SIOUX FALLS, S.D. (KELO) — A longtime South Dakota politician shared his story and spoke about how close he came to running for President of the United States. 

In a 48-minute podcast conversation with Zac McCrary, former U.S. Senator Tom Daschle spoke about his upbringing in Aberdeen, how he became involved in politics, what his time as Senate Majority Leader was like, how close he was to running for president and why people should visit South Dakota. 

McCrary, a longtime Democratic pollster, conducted the interview with Daschle on his podcast called “Pro Politics Podcast.” McCrary asked Daschle, who was the Democratic leader in the Senate at the time, how close he came to running for president in 2004. 

Daschle said he was “very close” and had plans to announce an exploration committee for a presidential run in South Dakota. He said conversations with Senate colleagues urging him to wait and run for Senate again ended up swaying his decision. 

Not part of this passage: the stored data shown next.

===== src/rtl/port_arbiter2.sv =====
// Two-port round-robin arbiter with locked grants, back-to-back hand-off and a registered payload mux select.
// Optional grant watchdog is built when PORT_ARBITER2_TIMEOUT_EN is defined.
module mux2 #(
    parameter int W = 32
) (
    input  logic         s,
    input  logic [W-1:0] a,
    input  logic [W-1:0] b,
    output logic [W-1:0] y
);
    assign y = s ? b : a;
endmodule

module port_arbiter2 #(
    parameter int n       = 32,
    parameter int TIMEOUT = 15
) (
    input  logic         clk,
    input  logic         reset,
    input  logic         req0,
    input  logic         req1,
    input  logic [n-1:0] d0,
    input  logic [n-1:0] d1,
    input  logic         done,
    output logic         gnt0,
    output logic         gnt1,
    output logic         sel,
    output logic [n-1:0] y,
    output logic         busy,
    output logic         timeout,
    output logic [1:0]   state_dbg,
    output logic         last_dbg
);
    typedef enum logic [1:0] {
        IDLE   = 2'd0,
        GRANT0 = 2'd1,
        GRANT1 = 2'd2
    } state_t;

    state_t state_q, state_d;
    logic   last_q, sel_q;
    logic   expire, release_now, entry;

`ifdef PORT_ARBITER2_TIMEOUT_EN
    localparam int CW = $clog2(TIMEOUT + 1);
    logic [CW-1:0] cnt_q;
    logic          timeout_q;

    // done on the expiry cycle wins: that is a normal completion, not a timeout.
    assign expire = (state_q != IDLE) && !done && (cnt_q == CW'(TIMEOUT - 1));

    always_ff @(posedge clk) begin
        if (reset) begin
            cnt_q     <= '0;
            timeout_q <= 1'b0;
        end else begin
            timeout_q <= expire;
            if (entry)
                cnt_q <= '0;
            else if (state_q != IDLE && !done)
                cnt_q <= cnt_q + CW'(1);
        end
    end

    assign timeout = timeout_q;
`else
    wire unused_timeout_cfg = |TIMEOUT;
    assign expire  = 1'b0;
    assign timeout = 1'b0;
`endif

    assign release_now = (state_q != IDLE) && (done || expire);

    // A release arbitrates on the same edge: the other side first, then re-grant, else idle.
    always_comb begin
        state_d = state_q;
        case (state_q)
            IDLE: begin
                if (req0 && req1)
                    state_d = last_q ? GRANT0 : GRANT1;
                else if (req0)
                    state_d = GRANT0;
                else if (req1)
                    state_d = GRANT1;
            end
            GRANT0: begin
                if (release_now) begin
                    if (req1)
                        state_d = GRANT1;
                    else if (req0)
                        state_d = GRANT0;
                    else
                        state_d = IDLE;
                end
            end
            GRANT1: begin
                if (release_now) begin
                    if (req0)
                        state_d = GRANT0;
                    else if (req1)
                        state_d = GRANT1;
                    else
                        state_d = IDLE;
                end
            end
            default: state_d = IDLE;
        endcase
    end

    assign entry = (state_d != IDLE) && ((state_q == IDLE) || release_now);

    always_ff @(posedge clk) begin
        if (reset) begin
            state_q <= IDLE;
            last_q  <= 1'b1;
            sel_q   <= 1'b0;
        end else begin
            state_q <= state_d;
            if (entry) begin
                last_q <= (state_d == GRANT1);
                sel_q  <= (state_d == GRANT1);
            end
        end
    end

    assign gnt0      = (state_q == GRANT0);
    assign gnt1      = (state_q == GRANT1);
    assign busy      = gnt0 | gnt1;
    assign sel       = sel_q;
    assign state_dbg = state_q;
    assign last_dbg  = last_q;

    mux2 #(.W(n)) u_mux (
        .s (sel_q),
        .a (d0),
        .b (d1),
        .y (y)
    );
endmodule


===== config.mk =====
export PLATFORM = sky130hd
export DESIGN_NAME = port_arbiter2
export DESIGN_NICKNAME = d
export VERILOG_FILES = /design/src/rtl/port_arbiter2.sv
export SDC_FILE = /design/constraint.sdc
export NUM_CORES = 1
export LEC_CHECK = 0
export ABC_CLOCK_PERIOD_IN_PS = 1450
export BUFFER_PORTS_ARGS = -buffer_cell sky130_fd_sc_hd__buf_2
export CAP_MARGIN = 10
export CORE_MARGIN = 1.5
export CORE_UTILIZATION = 26
export CTS_CLUSTER_DIAMETER = 80
export DETAILED_ROUTE_END_ITERATION = 8
export PLACE_DENSITY = 0.87
export RECOVER_POWER = 25
export SYNTH_ARGS = -nofsm -noshare
export SYNTH_HDL_FRONTEND = slang
export SYNTH_SLANG_ARGS = --single-unit

===== constraint.sdc =====
create_clock -name clk -period 1.45 [get_ports clk]
set_input_delay 0.145 -clock clk [delete_from_list [all_inputs] [get_ports clk]]
set_output_delay 0.145 -clock clk [all_outputs]
set_load 0.05 [all_outputs]

==> results.yml, run 1 <==
place:
  place_ws_ns: -0.1065
  port_buffers: 107
  hpwl_mm: 2.282
  dp.cells: 215
  place.gp.congestion: 0.9242
power:
  p_clk_share_pct: 4.7
  powerDensity_mw_per_mm2: 1710
  p_int_mw: 1.577
  switching_share_pct: 51.32
  p_seq_share_pct: 6.9
  pwr-share-comb_pct: 88.4
  peakVddDrop_mv: 1.628
  switching_power_mw: 1.662
  p_leak_nw: 0.9999
setup_path:
  cp-end-kind: "flop"
  reg2reg_depth: 6
  path_class: "reg -> reg"
  r2r_end: "sel$_SDFFE_PP0P_"
  worst-path-max-fanout: 4
  r2r-start: "state_dbg[1]$_SDFF_PP0_"
  arrival_ns: 1.63
  r2r_slack_ns: -0.04
  critical_path_required_ns: 1.59
  start_kind: "flop"
finish:
  drive_gt1_share_pct: 89.34
  diodes: 0
  instances_no_fill: 227
  final_nets: 271
  multiInputGateArea_um2: 775.7
  finalCoreUtilization_pct: 75.10
  synthToLayoutAreaGrowth_pct: 170.8
  seq_area_um2: 91.34
  fillCellCount: 180
synth:
  synthAdderAreaFrac_pct: 7.156
  yosysWarningCount: 0
  netlist_instances: 74
  synthDistinctLibCells: 22
  netlist_area_um2: 699.4
  syn_area_per_cell_um2: 9.452
  synth_compound_area_share_pct: 11.09
  yosys.area_share.simple_pct: 12.34
  ys_seq_elements: 4
  seq_area_frac_synth_pct: 11.45
  synth_top_family_by_area: "multiplexers"
  postSynthNetCount: 147
  muxShareOfSynthArea_pct: 51.52
  synth_xor_area_share_pct: 0
outcome:
  status: "finished, violations left"
  failed_checks: "negative setup slack"
timing:
  timing.fmax_mhz: 670.9
  holdWs_ns: 0.1453
  slew-limit-headroom_pct: 60.96
  fin_skew_ns: 0.003386
  fin_crit_sh_pct: 102.8
  hold_violations: 0
  rsz0062_at_grt: "yes"
  fin_setup_tns_ns: -0.3688
  period_minus_slack_ns: 1.490
  worstMarginPinSlew_ns: 0.5881
  finalSetupViolations: 23
  drv_slew: 0
  postLayoutSetupSlackWorst_ns: -0.04044
floorplan:
  fp.dieW_um: 54.87
  coreArea_mm2: 0.002522
  io_pins: 109
  die_area_mm2: 0.003010
  dieHeight_um: 54.87
  row_count: 18
  start_util_pct: 27.73
clock_network:
  cts_tree: "yes"
  cts.sinks: 4
  ctsRootBufferMaster: "clkbuf_4"
  htree_levels: 1
  cts.clk_slew.worst_paths_ns: 0.04
  cts-buffers-inserted: 3
  cts_buffer_depth: 2
  clk_latency_ns: 0.23
grt:
  grt_usage_pct: 18.53
  grt_pass1_vias: 958
  antenna_found_initial: 0
  grt_max_degree: 11
  overflow: 0
  grt_pass1_wl_mm: 4.002
run:
  maxCapViolCount: 0
detailed_routing:
  vias_per_cell: 4.714
  drc: 0
  detail-route-antenna-nets: 0
  wirelength_mm: 2.960
  drt_iter0_drc: 10
  dr.pass1.iters: 4
  routedWlPerCell_um: 13.04
  vias: 1070
hold_path:
  holdCritPathClass: "in -> reg"
  hold-path-endpoint: "sel$_SDFFE_PP0P_"
  worstHoldStart: "reset"
  hold_depth: 2
[flip-flops by register name, summed over array words and instances (netlist names)]
name,count
state_dbg,2
last_dbg,1
sel,1
[power groups by stage]
stage	logic, mW	clock network, mW	registers (mW)
finish	2.86	0.151	0.224
floorplan	1.64	0	0.350
detailed placement	2.22	0	0.242
global route	3.00	0.168	0.233
global placement	2.20	0	0.241
CTS	2.67	0.154	0.217
[synthesized netlist by cell type (all sizes together)]
master | instances | area share [%]
mux2 | 32 | 52
nor3 | 5 | 3.6
buf | 4 | 3.2
dfxtp | 4 | 11
ha | 4 | 7.2
inv | 4 | 2.1
nor2 | 4 | 2.1
nor2b | 3 | 2.7
o211a | 2 | 2.9
a211o | 1 | 1.3
a21boi | 1 | 1.1
a221oi | 1 | 1.3
a311oi | 1 | 1.3
clkbuf | 1 | 0.54
conb | 1 | 0.54
nand2b | 1 | 0.90
nor3b | 1 | 1.8
nor4b | 1 | 1.3
o21bai | 1 | 1.1
o2bb2ai | 1 | 1.3
o31ai | 1 | 1.1
[worst max-delay path by stage]
stage,start,endpoint,slack [ns],cells after the start
global route,state_dbg[1]$_SDFF_PP0_,last_dbg$_SDFFE_PP1P_,-0.10,6
CTS,state_dbg[1]$_SDFF_PP0_,sel$_SDFFE_PP0P_,-0.05,6
global placement,state_dbg[0]$_SDFF_PP0_,sel$_SDFFE_PP0P_,-0.08,6
finish,state_dbg[1]$_SDFF_PP0_,sel$_SDFFE_PP0P_,-0.04,6
floorplan,state_dbg[1]$_SDFF_PP0_,sel$_SDFFE_PP0P_,-0.21,6
detailed placement,state_dbg[0]$_SDFF_PP0_,sel$_SDFFE_PP0P_,-0.11,6
[metal layers]
| layer | up-vias | wire, µm | track usage [%] |
|---|---|---|---|
| li1 | 521 | - | - |
| met1 | 489 | 984 | 17.81 |
| met2 | 56 | 1725 | 37.90 |
| met3 | 4 | 221 | 2.732 |
| met4 | 0 | 29 | 7.500 |
| met5 | - | 0 | 0 |
[critical path, stage by stage (launching register included)]
cell and delay, ns:
dfxtp_4 0.35, buf_4 0.14, ha_4 0.16, nor2_2 0.14, nor3_1 0.06, a211o_1 0.31
a221oi_2 0.24
[logic make-up after synthesis]
group | count (synthesis)
mux | 32
simple gates | 15
compound gates | 9
buf+inv | 9
fa+ha+maj | 4
flops | 4
other cells | 1
[cells in the final DEF (no fill, tap or decap), types with 2 or more instances in the layout]
cell type and n:
nor2_2 2, clkbuf_1 3, mux2_4 29, o211a_1 2, nor3_1 4, buf_2 76, ha_4 2, nor2_1 2
inv_1 2, buf_6 28, clkbuf_4 3, dfxtp_4 3, inv_4 2, mux2_2 3, nor2b_4 2, buf_12 4
clkbuf_16 2, buf_4 11
[cell type report]
cell class | instances | area share, %
Clock buffer | 4 | 1.387
Inverter | 4 | 1.057
Multi-Input combinational cell | 61 | 40.95
Sequential cell | 4 | 4.822
Tap cell | 30 | 1.982
Timing Repair Buffer | 124 | 49.80
[through the flow]
stage | cell area [µm²] | total power, mW
2_1_floorplan | 859.6 | 1.991
3_3_place_gp | 1491 | 2.441
3_5_place_dp | 1491 | 2.460
4_1_cts | 1792 | 3.046
5_1_grt | 1894 | 3.399
6_report | 1894 | 3.239
[timing repair]
item / in CTS / in global routing
buffers inserted: 4 / 1
endpoints found under the setup margin: 30 / 34
cloned: 1 / 2
gates resized for setup: 60 / 12
pin swaps: 7 / 2
hold buffers: 0 / 0
Power figures use the tool's default switching activity.
==> run 2: changes to the inputs <==
BUFFER_PORTS_ARGS = unset   (was -buffer_cell sky130_fd_sc_hd__buf_2)
CORE_AREA = 2 2 42 44   (was unset)
CORE_MARGIN = unset   (was 1.5)
CORE_UTILIZATION = unset   (was 26)
DIE_AREA = 0 0 44 46   (was unset)
DONT_BUFFER_PORTS = 1   (was unset)
MAX_ROUTING_LAYER = met4   (was unset)
PLACE_DENSITY = 0.72   (was 0.87)
==> run 2 against run 1 <==
Compared with the run above: the run still ends with negative setup slack left; cell count is 50% lower; combinational power is 23% lower; first-iteration DRC count shrank 60%; sequential power is 3% higher; fmax fell by 3.5%; non-clock buffer count down 101; core utilization decreased by 6.7 points; final area fell by 42%; wire length fell by 11%.
==> results.yml, run 2 (synthesis gave the netlist of run 1 again) <==
setup_path:
  arrival_ns: 1.69
  cp-startpoint: "state_dbg[1]$_SDFF_PP0_"
  cp_num_cells: 6
  crit_slowest_cell: "dfxtp_4"
  crit_family: "compound AO/OA/AOI/OAI gates"
  cp-end-kind: "flop"
  start_kind: "flop"
  worst-path-max-fanout: 3
  critical_path_required_ns: 1.59
  crit_path_max_incr_delay_ns: 0.36
  r2r-start: "state_dbg[1]$_SDFF_PP0_"
  cp_num_buf_inv: 1
  path_class: "reg -> reg"
  path_cells: "inv_4 -> ha_4 -> nor2b_4 -> o211a_1 -> a211o_1 -> a221oi_2"
  reg2reg_depth: 6
detailed_routing:
  drt_iter0_drc: 4
  vias: 710
  routedWlPerCell_um: 23.22
  detail-route-antenna-nets: 0
  vias_per_cell: 6.283
  wirelength_mm: 2.624
  drc: 0
  dr.pass1.iters: 4
grt:
  antenna_found_initial: 0
  overflow: 0
  grt_max_degree: 14
  grt_pass1_vias: 712
  grt_pass1_wl_mm: 3.305
  grt_usage_pct: 24.45
power:
  p_leak_nw: 0.5187
  p_int_mw: 1.031
  powerDensity_mw_per_mm2: 2334
  peakVddDrop_mv: 1.397
  switching_share_pct: 59.96
  total_power_mw: 2.576
  p_seq_share_pct: 8.9
  switching_power_mw: 1.544
  p_clk_share_pct: 6.1
  pwr-share-comb_pct: 85.0
floorplan:
  coreArea_mm2: 0.001614
  dieHeight_um: 46
  row_count: 15
  fp.dieW_um: 44
  start_util_pct: 43.33
  die_area_mm2: 0.002024
  io_pins: 109
finish:
  mostFrequentLayoutCells: "mux2_4, buf_4, nor3_1, clkbuf_2"
  layout_commonest_cell: "mux2_4"
  instances_no_fill: 113
  synthToLayoutAreaGrowth_pct: 57.78
  final_nets: 170
  fillCellCount: 120
  finalCoreUtilization_pct: 68.37
  diodes: 0
  largest_reg_flops: 2
  drive_gt1_share_pct: 73.96
clock_network:
  ctsRootBufferMaster: "clkbuf_4"
  cts_buffer_depth: 2
  htree_levels: 1
  cts.sinks: 4
  cts.clk_slew.worst_paths_ns: 0.04
  cts_tree: "yes"
  clk_latency_ns: 0.24
  cts-buffers-inserted: 3
hold_path:
  holdCritPathClass: "in -> reg"
  hold_depth: 2
  worstHoldStart: "reset"
timing:
  timing.fmax_mhz: 647.2
  rsz0062_at_grt: "yes"
  fin_skew_ns: 0.005109
  drv_slew: 0
  period_minus_slack_ns: 1.545
  postLayoutSetupSlackWorst_ns: -0.09503
  fin_crit_sh_pct: 106.6
  hold_violations: 0
  finalSetupViolations: 3
place:
  port_buffers: 0
  hpwl_mm: 2.078
  dp.cells: 103
  place.gp.congestion: 0.7887
outcome:
  failed_checks: "negative setup slack"
  status: "finished, violations left"
run:
  maxCapViolCount: 0
-- run 2: cell types whose count changed in the layout (fill, tap and decap cells not counted), moves of 2 or more --
cell,before,now
buf_12,4,2
buf_2,76,1
buf_4,11,15
buf_6,28,0
clkbuf_1,3,1
clkbuf_16,2,0
clkbuf_2,0,4
mux2_1,0,3
mux2_2,3,0
-- run 2: final cells by class --
cell class,count,area [µm²],area share [%]
clock buffer,4,26.28,2.381
inverter,4,20.02,1.814
multi-input combinational,61,757.0,68.59
sequential,4,91.34,8.277
tap,17,21.27,1.927
timing repair buffer,23,187.7,17.01
-- run 2: through the flow --
| stage | hold WS [ns] | setup slack [ns] | setup TNS [ns] | cell area [µm²] |
|---|---|---|---|---|
| after CTS | 0.06719 | -0.08514 | -0.1408 | 1069 |
| after detailed placement | 0.2132 | -0.1446 | -0.2139 | 999.7 |
| after floorplan | 0.2064 | -0.2105 | -0.4958 | 859.6 |
| final | 0.06222 | -0.09503 | -0.2000 | 1104 |
| after global placement | 0.2128 | -0.06061 | -0.1151 | 999.7 |
| after global routing | 0.06699 | -0.1465 | -0.3864 | 1104 |
-- run 2: power groups by stage --
stage                     registers, mW  logic [mW]  clock network, mW
after floorplan                   0.350        1.64                  0
after global placement            0.250        2.04                  0
after detailed placement          0.252        2.06                  0
after CTS                         0.250        2.11              0.160
after global routing              0.237        2.26              0.172
final                             0.230        2.19              0.156
-- run 2: path summary, 6_finish.rpt --
path / slack, ns / to
max: -0.1 / sel$_SDFFE_PP0P_
min: 0.06 / last_dbg$_SDFFE_PP1P_
max reg2reg: -0.1 / sel$_SDFFE_PP0P_
min reg2reg: 0.72 / sel$_SDFFE_PP0P_
-- run 2: metal layers --
metal	GRT usage (%)	vias to the layer above	part of all wire [%]
met5	-	-	0
met4	13.33	0	0.88
met3	14.29	4	15
met2	39.12	59	51
met1	23.06	328	33
li1	-	319	-
-- run 2: what timing repair did --
item	CTS	global route
resized for setup	3	6
pin swaps	4	2
gates cloned	0	0
setup endpoints to repair	3	28
endpoints found under the hold margin	3	0
hold buffers	1	0
setup buffers	2	3
-- run 2: worst reg2reg max path, stage by stage (launching register included) --
cell,delay [ns]
dfxtp_4,0.36
inv_4,0.05
ha_4,0.15
nor2b_4,0.11
o211a_1,0.21
a211o_1,0.31
a221oi_2,0.26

“They argued that we wouldn’t win South Dakota, in their view, if I wasn’t going to seek re-election,” Daschle said. “I was young enough to think maybe the best scenario was to win back the majority in 2004 and then run for president in 2008.” 

Daschle said he went back-and-forth on whether to try for president or run for the Senate again. He said he would have felt badly if he gave up on the fight to try and win the majority back in the U.S. Senate.  

In the 2004 Senate race in South Dakota, Daschle lost to Republican John Thune by 4,508 votes (50.58% to 49.42%). Thune, now serving as the No. 2 Senate Republican, is seeking a fourth term in November. 

On Monday, South Dakota State announced ABC News Chief Washington correspondent Jonathan Karl will speak as part of the Daschle Dialogues in Brookings.     

Daschle on South Dakota as a red state 

McCrary asked Daschle about South Dakota’s “progressive tradition” and added his comment tradition doesn’t feel connected to the present day. 

“Unfortunately, there’s not much sign of progressivism today in South Dakota,” Daschle said. “It’s gone from what I’d describe as fairly purple to bright red. It has popualisit traditions going back to Franklin Roosevelt.”   

Daschle said George McGovern, who is the only South Dakotan to be a presidential nominee, was the example of how a populaist notion created a progressive environment. 

“I think it goes all the way back to the 1930s and 40s when we really needed the help,” Daschle said.

McCrary brought up how Daschle won 50-50 races for the U.S. House and Dachle’s first U.S. Senate race in 1986. In 1986, Daschle beat James Abdnor, who beat McGovern for the Senate seat in 1980.   

Daschle said a lot of work helped him win those close elections. 

“In those days, that personal attention transcended political definition,” Daschle said about meeting with people face-to-face. “People really did vote for the person. It was still a Republican state. We had a lot of Republicans who were willing to vote for the person they perceived to be a person they could identify with.”   

Daschle said he had the time to work at overcoming voter registration shortfalls to persuade independent and Republican voters to vote for him. 

“Some of those races were pretty close,” Daschle said. “At the end of the day, we were successful in part because we just outworked out opponents.” 

Daschle on time after serving in the Senate    

McCrary brought up Daschle’s Chief of Staff Pete Rouse, who joined then-Senator Barack Obama’s staff after Daschle lost. Daschle said Rouse had one of the best minds and great political instincts. 

“Most of my staff went to work for him,” Daschle said about Obama. “We became good friends. We spent a good amount of time talking about healthcare during his presidential campaign.” 

Obama named Daschle as his Health and Human Services Secretary but when news that Daschle failed to pay $128,000 in taxes came out, Daschle withdrew his nomination. 

Daschle said many Obama’s advisors at the time argued Obama shouldn’t touch healthcare because of the 2008 economic crisis. Obama got the Affordable Care Act passed in 2010. 

Daschle works for The Daschle Group, a public policy advisory group. He said his son, Nathan, serves as COO and does most of the day-to-day work.   

Daschle on visiting South Dakota

To end the interview, McCrary asked Daschle to pitch why people should visit South Dakota. 

“It’s a stunning state,” Daschle said. “South Dakota is really two states in one – east and west. The Missouri River splits it right down the middle. In the eastern side, it’s a lot like Minnesota and Iowa. Rolling prairie with very rich agricultural land. Sioux Falls is one of the fastest growing cities in the country.” 

Daschle pointed out how the Black Hills are the highest point east of the Rocky Mountains. He said the Black Hills gets millions of tourists each year, but the state is always looking for more.   

“Everybody who has been to Sioux Falls comments to me how surprised they were at what a beautiful city it is,” Daschle said. “As you go west, the Missouri River is a stunningly beautiful place.”